Tunelito uses WebRTC data channels between browsers when possible. The authenticated WebSocket connection remains open for room membership, WebRTC signaling, file-change reloads, and fallback relay if a peer-to-peer connection cannot be established. Tunelito does not configure third-party STUN or TURN servers, so some remote networks will use the relay fallback.

Pre-call Checklist

Before sharing a live session:

  1. Run npx --yes tunelito ./page.html.
  2. Wait for the Public: URL.
  3. Open that URL on your phone.
  4. Select text and submit a short comment.
  5. Add a short page note or site note from the comments panel.
  6. Confirm the terminal logs Comment from ....
  7. Confirm <page>.comments.md contains the comment with scope: ....
  8. Edit and save the HTML file; the phone should reload.

For an ephemeral call, run with --live and skip the markdown-file check.

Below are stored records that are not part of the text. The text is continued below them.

[src/rtl/alu_ctrl_muldiv.sv]
// Execute-stage ALU control decoder with an iterative RV32M multiply/divide engine.
// Base ops decode combinationally; M ops stall the pipeline until result_valid pulses.
module alu_ctrl_muldiv #(
    parameter int unsigned XLEN      = 32,
    parameter bit          FAST_MUL  = 1'b0,
    parameter int unsigned ALUCTRL_W = 4
) (
    input  logic                 clk,
    input  logic                 rst_n,
    input  logic [1:0]           alu_op_in,
    input  logic [6:0]           func7,
    input  logic [2:0]           func3,
    input  logic                 start,
    input  logic                 kill,
    input  logic [XLEN-1:0]      rs1,
    input  logic [XLEN-1:0]      rs2,
    output logic [ALUCTRL_W-1:0] alu_control_out,
    output logic                 is_muldiv,
    output logic                 stall,
    output logic [XLEN-1:0]      result,
    output logic                 result_valid
);
    localparam int unsigned W2    = 2 * XLEN;
    localparam int unsigned CNT_W = $clog2(XLEN);
    localparam logic [6:0] F7_BASE   = 7'b0000000;
    localparam logic [6:0] F7_ALT    = 7'b0100000;
    localparam logic [6:0] F7_MULDIV = 7'b0000001;

    typedef enum logic [1:0] {IDLE, CALC, DONE} state_t;

    state_t           state, state_nxt;
    logic [2:0]       op_q;
    logic             neg_q;
    logic [W2-1:0]    acc, acc_nxt;
    logic [XLEN-1:0]  div_b;
    logic [CNT_W-1:0] cnt;
    logic [3:0]       ctrl;

    logic             a_sgn, b_sgn, is_div, div_zero, div_ovf, single, launch, neg_flag;
    logic [XLEN-1:0]  mag_a, mag_b, single_res, final_res, div_sel;
    logic [W2-1:0]    prod_fast, prod_sgn, mul_final;
    logic [XLEN:0]    mul_sum, div_sh, div_trial;

    always_comb begin
        ctrl = 4'b0000;
        case (alu_op_in)
            2'b00: ctrl = 4'b0010;
            2'b01: begin
                case (func3)
                    3'b000:  ctrl = 4'b0110;
                    3'b001:  ctrl = 4'b1011;
                    3'b100:  ctrl = 4'b1100;
                    3'b101:  ctrl = 4'b1101;
                    3'b110:  ctrl = 4'b1110;
                    3'b111:  ctrl = 4'b1111;
                    default: ;
                endcase
            end
            2'b10: begin
                if (func7 == F7_BASE) begin
                    case (func3)
                        3'b000:  ctrl = 4'b0010;
                        3'b111:  ctrl = 4'b0000;
                        3'b110:  ctrl = 4'b0001;
                        3'b100:  ctrl = 4'b0011;
                        3'b001:  ctrl = 4'b1000;
                        3'b101:  ctrl = 4'b1001;
                        default: ;
                    endcase
                end else if (func7 == F7_ALT) begin
                    case (func3)
                        3'b000:  ctrl = 4'b0110;
                        3'b101:  ctrl = 4'b1010;
                        default: ;
                    endcase
                end
            end
            default: begin
                case (func3)
                    3'b000: ctrl = 4'b0010;
                    3'b111: ctrl = 4'b0000;
                    3'b110: ctrl = 4'b0001;
                    3'b100: ctrl = 4'b0011;
                    3'b001: if (func7 == F7_BASE) ctrl = 4'b1000;
                    3'b101: begin
                        if (func7 == F7_BASE)     ctrl = 4'b1001;
                        else if (func7 == F7_ALT) ctrl = 4'b1010;
                    end
                    default: ;
                endcase
            end
        endcase
    end

    assign alu_control_out = ALUCTRL_W'(ctrl);
    assign is_muldiv       = (alu_op_in == 2'b10) && (func7 == F7_MULDIV);

    // Operand magnitudes, result sign and the results that bypass CALC.
    always_comb begin
        is_div = func3[2];
        a_sgn  = 1'b0;
        b_sgn  = 1'b0;
        case (func3)
            3'b000, 3'b001, 3'b100, 3'b110: begin
                a_sgn = rs1[XLEN-1];
                b_sgn = rs2[XLEN-1];
            end
            3'b010:  a_sgn = rs1[XLEN-1];
            default: ;
        endcase
        mag_a    = a_sgn ? -rs1 : rs1;
        mag_b    = b_sgn ? -rs2 : rs2;
        neg_flag = (is_div && func3[1]) ? a_sgn : (a_sgn ^ b_sgn);
        div_zero = is_div && (rs2 == '0);
        div_ovf  = is_div && !func3[0] && (rs1 == {1'b1, {(XLEN-1){1'b0}}}) && (rs2 == '1);
        prod_fast = W2'(mag_a) * W2'(mag_b);
        prod_sgn  = (a_sgn ^ b_sgn) ? -prod_fast : prod_fast;
        if (is_div)
            single_res = div_zero ? (func3[1] ? rs1 : '1) : (func3[1] ? '0 : rs1);
        else
            single_res = (func3[1:0] == 2'b00) ? prod_sgn[XLEN-1:0] : prod_sgn[W2-1:XLEN];
        single = div_zero || div_ovf || (FAST_MUL && !is_div);
        launch = start && is_muldiv && !kill;
    end

    // acc holds {hi, lo}: product accumulator / multiplier for MUL, remainder / quotient for DIV.
    always_comb begin
        mul_sum   = {1'b0, acc[W2-1:XLEN]} + (acc[0] ? {1'b0, div_b} : '0);
        div_sh    = acc[W2-1:XLEN-1];
        div_trial = div_sh - {1'b0, div_b};
        if (op_q[2]) begin
            if (div_trial[XLEN]) acc_nxt = {div_sh[XLEN-1:0], acc[XLEN-2:0], 1'b0};
            else                 acc_nxt = {div_trial[XLEN-1:0], acc[XLEN-2:0], 1'b1};
        end else begin
            acc_nxt = {mul_sum, acc[XLEN-1:1]};
        end
        mul_final = neg_q ? -acc_nxt : acc_nxt;
        div_sel   = op_q[1] ? acc_nxt[W2-1:XLEN] : acc_nxt[XLEN-1:0];
        if (op_q[2])
            final_res = neg_q ? -div_sel : div_sel;
        else
            final_res = (op_q[1:0] == 2'b00) ? mul_final[XLEN-1:0] : mul_final[W2-1:XLEN];
    end

    always_comb begin
        state_nxt = state;
        stall     = 1'b0;
        case (state)
            IDLE: begin
                stall = start && is_muldiv;
                if (launch) state_nxt = single ? DONE : CALC;
            end
            CALC: begin
                stall = 1'b1;
                if (kill)                            state_nxt = IDLE;
                else if (cnt == CNT_W'(XLEN - 1))    state_nxt = DONE;
            end
            default: state_nxt = IDLE;
        endcase
    end

    assign result_valid = (state == DONE);

    always_ff @(posedge clk or negedge rst_n) begin
        if (!rst_n) begin
            state  <= IDLE;
            op_q   <= '0;
            neg_q  <= 1'b0;
            acc    <= '0;
            div_b  <= '0;
            cnt    <= '0;
            result <= '0;
        end else begin
            state <= state_nxt;
            if (state == IDLE && launch) begin
                op_q  <= func3;
                neg_q <= neg_flag;
                div_b <= mag_b;
                acc   <= {{XLEN{1'b0}}, mag_a};
                cnt   <= '0;
                if (single) result <= single_res;
            end else if (state == CALC && !kill) begin
                acc <= acc_nxt;
                cnt <= cnt + CNT_W'(1);
                if (cnt == CNT_W'(XLEN - 1)) result <= final_res;
            end
        end
    end
endmodule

Packaging a Release Tarball

npm run ci
npm pack
npm install -g ./tunelito-0.5.0.tgz

The package includes the CLI, runtime source, examples, docs, changelog, license, and security policy.

Project Docs

Current Limits

  • Text annotations work best on real DOM text.
  • Canvas, video, images, and cross-origin iframes are not yet annotatable.
  • If the exact commented text changes, the comment remains in markdown and the sidebar, but the highlight may not reattach.
  • Strict in-page CSP meta tags are removed from the served response so the injected same-origin client can run.
  • WebRTC peer-to-peer connections depend on browser and network support; the WebSocket relay keeps --live usable when direct peer connections fail.